* EXERCISE DIRECTIONS:
Set down, please, exactly the lines below that run from the line with "[worst max-delay path by stage]" to the line with "38 | 1.06 |", both lines included.

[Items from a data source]
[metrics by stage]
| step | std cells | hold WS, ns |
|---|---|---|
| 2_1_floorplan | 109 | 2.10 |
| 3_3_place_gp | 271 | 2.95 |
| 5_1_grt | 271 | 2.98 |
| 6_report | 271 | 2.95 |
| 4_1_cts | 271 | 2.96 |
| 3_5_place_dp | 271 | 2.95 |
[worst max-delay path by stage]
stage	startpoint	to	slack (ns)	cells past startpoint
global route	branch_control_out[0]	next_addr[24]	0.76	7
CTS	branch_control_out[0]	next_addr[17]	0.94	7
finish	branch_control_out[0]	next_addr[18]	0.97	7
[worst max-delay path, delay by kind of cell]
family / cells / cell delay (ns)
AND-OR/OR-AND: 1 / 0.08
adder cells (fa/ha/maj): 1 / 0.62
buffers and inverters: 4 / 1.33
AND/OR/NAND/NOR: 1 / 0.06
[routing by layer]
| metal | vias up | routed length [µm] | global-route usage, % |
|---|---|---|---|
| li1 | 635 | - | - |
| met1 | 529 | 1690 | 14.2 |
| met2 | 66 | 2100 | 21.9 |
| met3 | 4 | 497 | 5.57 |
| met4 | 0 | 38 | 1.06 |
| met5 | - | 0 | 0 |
==> design/flow/design.v <==
`timescale 1ns / 1ps
module Reg_Bank(
   input clk,
   input reset,
	input [4:0] reg1_address,
	input [4:0] reg2_address,
	input [4:0] write_register,
	input RegWrite,
   input [31:0] write_data,
   output [31:0] reg_data1,
   output [31:0] reg_data2,
	output program_done
		);
	reg [31:0] r[31:0]; 	 
	always @(posedge clk) begin
        if(reset) begin
            r[0] <= 0;
            r[1] <= 0;
            r[2] <= 0;
            r[3] <= 0;
            r[4] <= 0;
            r[5] <= 0;
            r[6] <= 0;
            r[7] <= 0;
            r[8] <= 0;
            r[9] <= 0;
            r[10] <= 0;
            r[11] <= 0;
            r[12] <= 0;
            r[13] <= 0;
            r[14] <= 0;
            r[15] <= 0;
            r[16] <= 0;
            r[17] <= 0;
            r[18] <= 0;
            r[19] <= 0;
            r[20] <= 0;
            r[21] <= 0;
            r[22] <= 0;
            r[23] <= 0;
            r[24] <= 0;
            r[25] <= 0;
            r[26] <= 0;
            r[27] <= 0;
            r[28] <= 0;
            r[29] <= 0;
            r[30] <= 0;
            r[31] <= 0;
        end else begin
            if(RegWrite) r[write_register] <= write_data;
        end
    end
	assign reg_data1 = r[reg1_address];
	assign reg_data2 = r[reg2_address];
	assign program_done = r[30][0];
endmodule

* REPLY:
[worst max-delay path by stage]
stage	startpoint	to	slack (ns)	cells past startpoint
global route	branch_control_out[0]	next_addr[24]	0.76	7
CTS	branch_control_out[0]	next_addr[17]	0.94	7
finish	branch_control_out[0]	next_addr[18]	0.97	7
[worst max-delay path, delay by kind of cell]
family / cells / cell delay (ns)
AND-OR/OR-AND: 1 / 0.08
adder cells (fa/ha/maj): 1 / 0.62
buffers and inverters: 4 / 1.33
AND/OR/NAND/NOR: 1 / 0.06
[routing by layer]
| metal | vias up | routed length [µm] | global-route usage, % |
|---|---|---|---|
| li1 | 635 | - | - |
| met1 | 529 | 1690 | 14.2 |
| met2 | 66 | 2100 | 21.9 |
| met3 | 4 | 497 | 5.57 |
| met4 | 0 | 38 | 1.06 |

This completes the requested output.